= J. J. Harris =

American doctor, Confederate soldier, orange grower, postmaster and politician

Junius J. Harris (January 11, 1834 – December 24, 1906) was a medical doctor, Confederate soldier, orange grower, state legislator, and postmaster who served as Speaker of the Florida House of Representatives.

== Early life ==

Harris was born January 11, 1834, in Washington County, Georgia, to Daniel and Vashti (Franklin) Harris. His father was a planter from North Carolina who died in 1863; his mother was from Georgia, and he had an elder brother Rev. Thomas M. Harris.

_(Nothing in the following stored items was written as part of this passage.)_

**config.mk**
```make
export PLATFORM = sky130hd
export DESIGN_NAME = i2c_bus_front_end
export DESIGN_NICKNAME = d
export VERILOG_FILES = /design/src/rtl/i2c_pkg.sv /design/src/rtl/i2c_bus_front_end_line_filter.sv /design/src/rtl/i2c_bus_front_end.sv
export SDC_FILE = /design/constraint.sdc
export NUM_CORES = 1
export LEC_CHECK = 0
export CORE_MARGIN = 5
export CORE_UTILIZATION = 52
export CTS_CLUSTER_DIAMETER = 80
export DETAILED_ROUTE_END_ITERATION = 12
export GPL_ROUTABILITY_DRIVEN = 0
export HOLD_SLACK_MARGIN = 0.05
export PLACE_DENSITY = 0.78
export RECOVER_POWER = 100
export SYNTH_ARGS = -nofsm -noshare
export SYNTH_HDL_FRONTEND = slang
export SYNTH_HIERARCHICAL = 1
export SYNTH_SLANG_ARGS = --single-unit
```
**constraint.sdc**
```tcl
create_clock -name CLK -period 2 [get_ports CLK]
set_input_delay 0.4 -clock CLK [delete_from_list [all_inputs] [get_ports CLK]]
set_output_delay 0.4 -clock CLK [all_outputs]
set_load 0.01 [all_outputs]
```
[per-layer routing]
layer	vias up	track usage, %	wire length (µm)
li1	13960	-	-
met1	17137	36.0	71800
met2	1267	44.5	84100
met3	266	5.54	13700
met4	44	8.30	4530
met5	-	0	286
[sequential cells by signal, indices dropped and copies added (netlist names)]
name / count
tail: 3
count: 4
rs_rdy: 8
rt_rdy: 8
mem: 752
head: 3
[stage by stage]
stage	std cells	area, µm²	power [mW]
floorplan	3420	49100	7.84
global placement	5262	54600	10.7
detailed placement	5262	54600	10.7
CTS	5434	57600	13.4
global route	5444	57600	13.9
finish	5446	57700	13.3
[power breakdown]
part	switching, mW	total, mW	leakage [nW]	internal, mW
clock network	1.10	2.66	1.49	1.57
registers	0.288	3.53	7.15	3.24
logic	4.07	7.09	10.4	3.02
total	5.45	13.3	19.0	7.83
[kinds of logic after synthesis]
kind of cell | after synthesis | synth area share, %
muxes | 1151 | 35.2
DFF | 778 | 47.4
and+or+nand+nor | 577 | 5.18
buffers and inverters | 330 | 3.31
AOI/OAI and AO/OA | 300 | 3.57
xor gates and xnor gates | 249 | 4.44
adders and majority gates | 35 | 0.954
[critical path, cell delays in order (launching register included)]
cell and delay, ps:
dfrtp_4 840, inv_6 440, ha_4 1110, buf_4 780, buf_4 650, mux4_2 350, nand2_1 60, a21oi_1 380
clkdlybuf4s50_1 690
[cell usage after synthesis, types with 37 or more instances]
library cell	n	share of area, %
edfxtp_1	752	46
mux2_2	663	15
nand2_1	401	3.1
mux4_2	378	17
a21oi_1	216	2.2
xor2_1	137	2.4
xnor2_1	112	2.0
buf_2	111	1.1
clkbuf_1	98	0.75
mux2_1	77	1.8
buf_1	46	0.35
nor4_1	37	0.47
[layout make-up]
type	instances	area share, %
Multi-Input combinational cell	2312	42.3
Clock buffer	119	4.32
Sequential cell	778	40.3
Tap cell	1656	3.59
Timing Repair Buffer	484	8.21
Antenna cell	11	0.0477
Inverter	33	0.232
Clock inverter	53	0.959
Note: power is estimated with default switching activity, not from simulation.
File: src/rtl/io_sync_fifo.sv
// ----------------------------------------------------------------------------
// io_sync_fifo
// Single-clock FIFO buffering CPU OUT words toward the host stream.
// Ports:
//   i_clk, i_reset : clock, synchronous active-high reset (empties the FIFO)
//   i_push         : write request; accepted when not full or when popping
//   i_pop          : read request; ignored when empty
//   i_wr_data      : word written on an accepted push
//   o_rd_data      : head entry (combinational read of mem[rd_ptr])
//   o_valid        : FIFO holds at least one entry
//   o_full         : FIFO holds DEPTH entries
//   o_count        : current occupancy, 0..DEPTH
// ----------------------------------------------------------------------------
module io_sync_fifo
  import io_port_pkg::*;
#(
  parameter int WORD_W = IO_WORD_W,
  parameter int DEPTH  = IO_FIFO_DEPTH
) (
  input  logic                      i_clk,
  input  logic                      i_reset,
  input  logic                      i_push,
  input  logic                      i_pop,
  input  logic [WORD_W-1:0]         i_wr_data,
  output logic [WORD_W-1:0]         o_rd_data,
  output logic                      o_valid,
  output logic                      o_full,
  output logic [clog2(DEPTH):0]     o_count
);

  localparam int PTR_W = clog2(DEPTH);
  localparam int CNT_W = PTR_W + 1;

  logic [WORD_W-1:0] r_mem [DEPTH];
  logic [PTR_W-1:0]  r_wr_ptr;
  logic [PTR_W-1:0]  r_rd_ptr;
  logic [CNT_W-1:0]  r_count;

  logic w_full;
  logic w_pop;
  logic w_push;

  assign w_full = (r_count == CNT_W'(DEPTH));
  // Guards keep count within 0..DEPTH even if the caller misbehaves.
  assign w_pop  = i_pop & (r_count != {CNT_W{1'b0}});
  assign w_push = i_push & (~w_full | w_pop);

  assign o_rd_data = r_mem[r_rd_ptr];
  assign o_valid   = (r_count != {CNT_W{1'b0}});
  assign o_full    = w_full;
  assign o_count   = r_count;

  // Storage array: written on accepted push, deliberately not reset.
  always_ff @(posedge i_clk) begin
    if (w_push) begin
      r_mem[r_wr_ptr] <= i_wr_data;
    end
  end

  // Pointers and occupancy; pointers wrap naturally because DEPTH is 2**PTR_W.
  always_ff @(posedge i_clk) begin
    if (i_reset) begin
      r_wr_ptr <= {PTR_W{1'b0}};
      r_rd_ptr <= {PTR_W{1'b0}};
      r_count  <= {CNT_W{1'b0}};
    end else begin
      if (w_push) begin
        r_wr_ptr <= r_wr_ptr + PTR_W'(1);
      end
      if (w_pop) begin
        r_rd_ptr <= r_rd_ptr + PTR_W'(1);
      end
      case ({w_push, w_pop})
        2'b10:   r_count <= r_count + CNT_W'(1);
        2'b01:   r_count <= r_count - CNT_W'(1);
        default: r_count <= r_count;
      endcase
    end
  end

endmodule
`config.mk`:
```
export PLATFORM = sky130hd
export DESIGN_NAME = mp_adder_seq
export DESIGN_NICKNAME = d
export VERILOG_FILES = /design/src/rtl/mp_adder_pkg.sv /design/src/rtl/mp_adder_chunk.sv /design/src/rtl/mp_adder_seq.sv
export SDC_FILE = /design/constraint.sdc
export NUM_CORES = 2
export LEC_CHECK = 0
export CAP_MARGIN = 20
export CORE_AREA = 2 2 604 606
export CTS_BUF_LIST = sky130_fd_sc_hd__clkbuf_4
export DETAILED_ROUTE_END_ITERATION = 10
export DIE_AREA = 0 0 606 608
export SLEW_MARGIN = 20
export SYNTH_ARGS = -nofsm -noshare
export SYNTH_HDL_FRONTEND = slang
export SYNTH_HIERARCHICAL = 1
export SYNTH_SLANG_ARGS = --single-unit
```
`constraint.sdc`:
```
create_clock -name iClk -period 3.9 [get_ports iClk]
set_input_delay 0.39 -clock iClk [delete_from_list [all_inputs] [get_ports iClk]]
set_output_delay 0.39 -clock iClk [all_outputs]
set_load 0.02 [all_outputs]
```
`src/rtl/mp_adder_pkg.sv`:
```
// mp_adder_pkg
// Shared definitions for the sequential multi-precision adder:
//   - stateT      : FSM state encoding (IDLE, RUN, DONE)
//   - numChunks() : number of CHUNK_WIDTH slices in an ADDER_WIDTH operand
//   - idxWidth()  : bit width of the chunk index register
package mp_adder_pkg;

    typedef enum logic [1:0] {
        IDLE = 2'd0,
        RUN  = 2'd1,
        DONE = 2'd2
    } stateT;

    function automatic int numChunks(input int adderWidth, input int chunkWidth);
        return adderWidth / chunkWidth;
    endfunction

    // A single-chunk adder still needs a one-bit index register.
    function automatic int idxWidth(input int nChunks);
        return (nChunks > 1) ? $clog2(nChunks) : 1;
    endfunction

endpackage

```
`src/rtl/mp_adder_chunk.sv`:
```
// mp_adder_chunk
// Combinational CHUNK_WIDTH-bit adder slice with carry-in and carry-out.
// Ports:
//   a, b     : chunk operands (b already conditioned for subtraction)
//   carryIn  : carry into the slice
//   sum      : low CHUNK_WIDTH bits of a + b + carryIn
//   carryOut : carry out of the slice
module mp_adder_chunk #(
    parameter int CHUNK_WIDTH = 64
) (
    input  logic [CHUNK_WIDTH-1:0] a,
    input  logic [CHUNK_WIDTH-1:0] b,
    input  logic                   carryIn,
    output logic [CHUNK_WIDTH-1:0] sum,
    output logic                   carryOut
);

    always_comb begin
        {carryOut, sum} = {1'b0, a} + {1'b0, b} + {{CHUNK_WIDTH{1'b0}}, carryIn};
    end

endmodule

```
`src/rtl/mp_adder_seq.sv`:
```
// mp_adder_seq
// Sequential multi-precision adder/subtractor. Processes one CHUNK_WIDTH
// slice per clock, least significant slice first, rippling the carry
// through a register between cycles.
// Ports:
//   iClk      : clock, rising edge
//   iRst      : synchronous active-low reset
//   iStart    : start request, accepted only while oReady is high
//   oReady    : high in IDLE
//   iA, iB    : ADDER_WIDTH operands, sampled on acceptance only
//   iC        : carry-in (add) / borrow-in (subtract)
//   iSub      : 0 = A + B + C, 1 = A - B - C
//   oSum      : registered result
//   oCarryOut : registered final carry (subtract: 1 = no borrow)
//   oDone     : one-cycle pulse when oSum/oCarryOut are final
//   oBusy     : high in RUN and DONE
module mp_adder_seq
    import mp_adder_pkg::*;
#(
    parameter int ADDER_WIDTH = 512,
    parameter int CHUNK_WIDTH = 64
) (
    input  logic                   iClk,
    input  logic                   iRst,
    input  logic                   iStart,
    output logic                   oReady,
    input  logic [ADDER_WIDTH-1:0] iA,
    input  logic [ADDER_WIDTH-1:0] iB,
    input  logic                   iC,
    input  logic                   iSub,
    output logic [ADDER_WIDTH-1:0] oSum,
    output logic                   oCarryOut,
    output logic                   oDone,
    output logic                   oBusy
);

    localparam int NUM_CHUNKS = numChunks(ADDER_WIDTH, CHUNK_WIDTH);
    localparam int IDX_W      = idxWidth(NUM_CHUNKS);
    localparam int OFF_W      = (ADDER_WIDTH > 1) ? $clog2(ADDER_WIDTH) : 1;
    localparam logic [IDX_W-1:0] LAST_IDX = IDX_W'(NUM_CHUNKS - 1);

    if ((CHUNK_WIDTH <= 0) || (ADDER_WIDTH < CHUNK_WIDTH) ||
        (ADDER_WIDTH % CHUNK_WIDTH != 0)) begin : gWidthCheck
        $error("mp_adder_seq: ADDER_WIDTH must be a positive multiple of CHUNK_WIDTH");
    end

    stateT                  state;
    logic [IDX_W-1:0]       chunkIdx;
    logic                   carry;
    logic [ADDER_WIDTH-1:0] aReg;
    logic [ADDER_WIDTH-1:0] bReg;
    logic [CHUNK_WIDTH-1:0] chunkSum;
    logic                   chunkCarry;
    logic [OFF_W-1:0]       sumOff;

    // Operands are shifted down one chunk per RUN cycle, so the adder always
    // reads bit 0 upward and no wide operand mux sits in front of it.
    mp_adder_chunk #(
        .CHUNK_WIDTH(CHUNK_WIDTH)
    ) uChunk (
        .a        (aReg[CHUNK_WIDTH-1:0]),
        .b        (bReg[CHUNK_WIDTH-1:0]),
        .carryIn  (carry),
        .sum      (chunkSum),
        .carryOut (chunkCarry)
    );

    // Bit offset of the result chunk being written this cycle.
    always_comb begin
        sumOff = OFF_W'(chunkIdx) * OFF_W'(CHUNK_WIDTH);
    end

    always_ff @(posedge iClk) begin
        if (!iRst) begin
            state     <= IDLE;
            chunkIdx  <= '0;
            carry     <= 1'b0;
            aReg      <= '0;
            bReg      <= '0;
            oSum      <= '0;
            oCarryOut <= 1'b0;
            oDone     <= 1'b0;
            oBusy     <= 1'b0;
            oReady    <= 1'b1;
        end else begin
            oDone <= 1'b0;
            case (state)
                IDLE: begin
                    if (iStart) begin
                        // Subtraction as A + ~B + (1 ^ borrow): B is inverted
                        // at capture so the RUN path is the adder alone.
                        aReg     <= iA;
                        bReg     <= iSub ? ~iB : iB;
                        carry    <= iC ^ iSub;
                        chunkIdx <= '0;
                        state    <= RUN;
                        oReady   <= 1'b0;
                        oBusy    <= 1'b1;
                    end
                end
                RUN: begin
                    oSum[sumOff +: CHUNK_WIDTH] <= chunkSum;
                    carry <= chunkCarry;
                    aReg  <= aReg >> CHUNK_WIDTH;
                    bReg  <= bReg >> CHUNK_WIDTH;
                    if (chunkIdx == LAST_IDX) begin
                        chunkIdx  <= '0;
                        oCarryOut <= chunkCarry;
                        oDone     <= 1'b1;
                        state     <= DONE;
                    end else begin
                        chunkIdx <= chunkIdx + 1'b1;
                    end
                end
                DONE: begin
                    state  <= IDLE;
                    oBusy  <= 1'b0;
                    oReady <= 1'b1;
                end
                default: begin
                    state    <= IDLE;
                    chunkIdx <= '0;
                    oBusy    <= 1'b0;
                    oReady   <= 1'b1;
                end
            endcase
        end
    end

endmodule

```
==> impl_summary.txt <==
----------------------------------------------------
[Outcome]
  Outcome ... completed

[Die]
  Die X ... 606 um
  Count of standard-cell rows ... 221
  Placeable Area ... 0.362 mm2
  Die Area ... 0.368 mm2
  Effective utilization at floorplan ... 19.3%
  Ports ... 1545
  Die Y ... 608 um

[GRT]
  Overall track demand over capacity in global routing ... 21.8%
  Via count of the first global-routing pass ... 77700
  Wire length of the first global-routing pass ... 577000 um
  Pin count of the biggest net entering global routing ... 170
  Global-route congestion overflow total ... 0
  Antenna violations before repair ... 203

[Power and ir drop]
  Power Internal ... 29.5 mW
  Final Power ... 43.7 mW
  Part of the power in the clock network ... 35.8%
  Peak VDD IR ... 0.231 mV
  Lkg Pwr ... 44.8 nW
  Sequential fraction of design power ... 40.6%
  Portion of total power attributed to combinational logic ... 23.6%
  Power Density ... 374 mW/mm2
  Switching portion of total power ... 32.5%
  Total net switching power ... 14.2 mW

[Placed design]
  Port bufs ... 1544
  Worst-case setup slack after placement ... -561 ps
  Routability congestion estimate from global placement ... 0.987
  Detailed Place HPWL ... 307000 um

[Yosys]
  Main combinational cell family by area after synthesis ... compound AO/OA/AOI/OAI gates
  Adder and majority cell fraction of the synthesized area ... 1.31%
  Synthesis-stage register bit count ... 1546
  Proportion of synthesized flip-flops having asynchronous set or reset ... 0%
  Xor and xnor area share after synthesis ... 7.16%
  Sequential cell area fraction in the yosys report ... 44.2%
  Synthesis warning total ... 6
  Compound-gate portion of the synthesized area ... 22.3%
  Avg Inst Size Synth ... 8.68 um2
  Number of unique standard cell types used by synthesis ... 78
  Number of flops mapped to enable cells by yosys ... 0
  Post-synthesis instance area ... 0.0700 mm2
  Multiplexer share of the synthesized area ... 7.33%
  Share of synthesized cell area in and, or, nand and nor gates ... 11.8%
  Flip-flop cell with the highest count after synthesis ... dfxtp_1
  Cells after synthesis ... 8064
  Synthesized Nets ... 9165

[Hold path]
  Terminating pin of the worst hold path ... aReg[48]
  Worst Hold Path Cells ... 4
  Startpoint of the most critical hold path ... iA[48]
  Path type of the worst min-delay path ... in -> reg

[CTS]
  Total number of H-tree levels ... 5
  CTS Buf Count ... 430
  Clock-pin slew on the worst setup and hold paths ... 70 ps
  Clock latency of the later-clocked register in the worst-skew pair ... 1400 ps
  Deepest clock path buffer count ... 4
  Clock tree sinks ... 1546
  Clock tree from TritonCTS ... built
  Clk root buf ... clkbuf_4

[Detailed routing]
  Via count ... 78400
  DR DRC count ... 0
  First-iteration detailed-routing DRC count ... 7067
  Total detailed-routing wirelength ... 423000 um
  First-pass iteration count of the detailed router ... 7
  Average wire length per cell after detail routing ... 25.0 um
  Via count normalized by instance count ... 4.64
  Post-route antenna net violation count ... 0

[Worst setup path]
  Worst R2R Start ... aReg[0]
  Total stage count of the critical path ... 17
  Crit end category ... flip-flop
  Largest delay share family, worst path ... compound AO/OA/AOI/OAI gates
  Cells along the critical path ... fa_2 -> fa_2 -> a211oi_2 -> o21ai_2 -> o221ai_4 -> buf_6 -> a21oi_1 -> nor4_2 -> buf_4 -> o21ai_4 -> a21boi_2 -> o21ai_1 -> xor2_1 -> buf_4 -> nor2b_2 -> nand2_1 -> mux2i_1
  Largest driver fanout on the critical path ... 3
  Worst reg2reg path depth ... 17
  Critical path's slowest cell ... fa_2
  Endpoint of the worst-slack reg-to-reg timing path ... oSum[236]
  Reg-to-reg setup timing slack ... 190 ps
  Required time worst endpoint ... 5170 ps
  Crit path buf inv count ... 3
  Startpoint of the most critical setup path ... aReg[0]
  Crit start category ... flip-flop
  Arrival time at the worst endpoint ... 4980 ps
  Delay of the slowest cell on the worst path ... 400 ps
  Type of the setup path with the least slack ... reg -> reg

[Timing]
  Final Max Slew Viols ... 0
  # setup viols final ... 0
  Achievable Freq ... 270 MHz
  Number of hold-slack violations in the final timing report ... 0
  Post-route setup slack ... 195 ps
  Ratio of final minimum period to clock period ... 95.0%
  Hold WS ... 169 ps
  Max Clock Skew ... 197 ps
  Slew HR ... 28.7%
  Final period demand of the worst path ... 3710 ps
  Slew of the pin with the lowest slew margin ... 1070 ps

[Cells and area]
  Most common library cell in the layout ignoring fill and taps ... dlygate4sd3_1
  Commonest non-fill, non-tap cells in the layout ... 1963 x dlygate4sd3_1, 1545 x dfxtp_1, 1541 x clkdlybuf4s50_1
  Fraction of the core area covered by cells at the end of the flow ... 32.3%
  Layout cell share with drive strength beyond 1 ... 10.4%
  Layout overhead on the synthesized area ... 66.8%
  Net count, final ... 12700

[Job]
  Number of max-capacitance violations reported ... 0

----------------------------------------------------
## cell families (layout without fill, tap and decap cells)
kind of cell | count (synthesis) | count (layout)
buffers and inverters | 745 | 4624
other | 0 | 168
adders and majority gates | 72 | 72
DFF | 1546 | 1546
xor gates and xnor gates | 572 | 572
muxes | 512 | 512
AOI/OAI and AO/OA | 2602 | 2602
and+or+nand+nor | 2015 | 2015
## synthesized netlist by cell type, drive strengths merged, types with 11 or more instances
master / n / area [um2]
a211oi: 456 / 4130
a21o: 30 / 226
a21oi: 971 / 4860
a22oi: 128 / 961
and3: 11 / 70.1
buf: 484 / 3110
clkbuf: 237 / 907
dfxtp: 1546 / 30900
ha: 70 / 876
inv: 24 / 90.1
mux2i: 512 / 5120
nand2: 1254 / 4710
nand2b: 12 / 75.1
nand3: 18 / 90.1
nand4: 19 / 119
nor2: 486 / 1820
nor2b: 174 / 1090
nor3: 13 / 85.1
o21a: 14 / 105
o21ai: 937 / 4690
o21bai: 14 / 105
xnor2: 483 / 4230
xor2: 89 / 780
## what timing repair did
action	4_1_cts	5_1_grt
hold buffers	1963	0
resized for setup	18	19
endpoints found under the hold margin	1507	0
endpoints found under the setup margin	142	131
pin swaps	5	8
buffers inserted	3	1
## layout make-up
class                      instances  area, um2
antenna                          168        420
clock buffer                     660       4950
clock inverter                   110        634
fill                           36900     245000
inverter                          24       90.1
multi-input combinational       5773      35200
sequential                      1546      31000
tap                             4794       6000
timing repair buffer            3830      38400
## state kept, by name, summed over array words and instances (netlist names)
register / count
bReg: 512
oReady: 1
carry: 1
oCarryOut: 1
oDone: 1
chunkIdx: 3
state: 2
oBusy: 1
aReg: 512
oSum: 512
## how the worst max path moves through the flow
stage	slack, ps	to
finish	190	oSum[236]
global route	-5	oSum[250]
CTS	0.3	oSum[225]
detailed placement	-560	oSum[492]
global placement	-520	oSum[236]
floorplan	430	oSum[172]
## through the flow
| step | instances | setup TNS [ps] | area [um2] |
|---|---|---|---|
| 2_1_floorplan | 8064 | 0 | 70000 |
| 3_3_place_gp | 14000 | -26270 | 90800 |
| 3_5_place_dp | 14000 | -28620 | 90800 |
| 4_1_cts | 16700 | 0 | 116000 |
| 5_1_grt | 16900 | -8.92 | 117000 |
| 6_report | 16900 | 0 | 117000 |
## power by group through the flow
stage / Combinational (mW) / Clock [mW] / Sequential, mW
2_1_floorplan: 4.07 / 0 / 17.6
3_3_place_gp: 7.87 / 0 / 18.0
3_5_place_dp: 7.86 / 0 / 18.0
4_1_cts: 10.0 / 15.9 / 17.7
5_1_grt: 10.9 / 16.8 / 17.8
6_report: 10.3 / 15.6 / 17.7
## per-layer routing
metal / GRT usage, % / wire length (um) / vias to the layer above
met5: 0 / 138 / -
met4: 17.2 / 38000 / 20
met3: 4.49 / 30100 / 1346
met2: 36.3 / 198000 / 4100
met1: 24.1 / 157000 / 37500
li1: - / - / 35400
## tightest hold or removal path: stages
cell	delay, ps
dlygate4sd3_1	540
clkdlybuf4s50_1	440
nand2_1	70
a21oi_1	50
(Power assumes the default switching activity.)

Harris was educated at Emory College in Oxford, Georgia, graduating in 1853, then read medicine with doctors Henry and Robert Campbell in Augusta, Georgia; he graduated in 1855. He started practising medicine in Washington, Georgia, for a year before moving to Rome, Georgia, but was forced to give up his growing practice due to health issues.

He married Miss R. R. Mitchell, daughter of David R. Mitchell, November 1, 1855, and together they had seven children.

Shortly after moving to Americus, Georgia, in 1861 Harris enlisted in the Confederate Army under Colonel A. S. Cutt and served in the American Civil War for four years as a private until forced to stop again due to health issues. He returned to Smithville, Georgia, and practised medicine until 1869, when he moved to Brunswick, Georgia, and was elected to be mayor twice.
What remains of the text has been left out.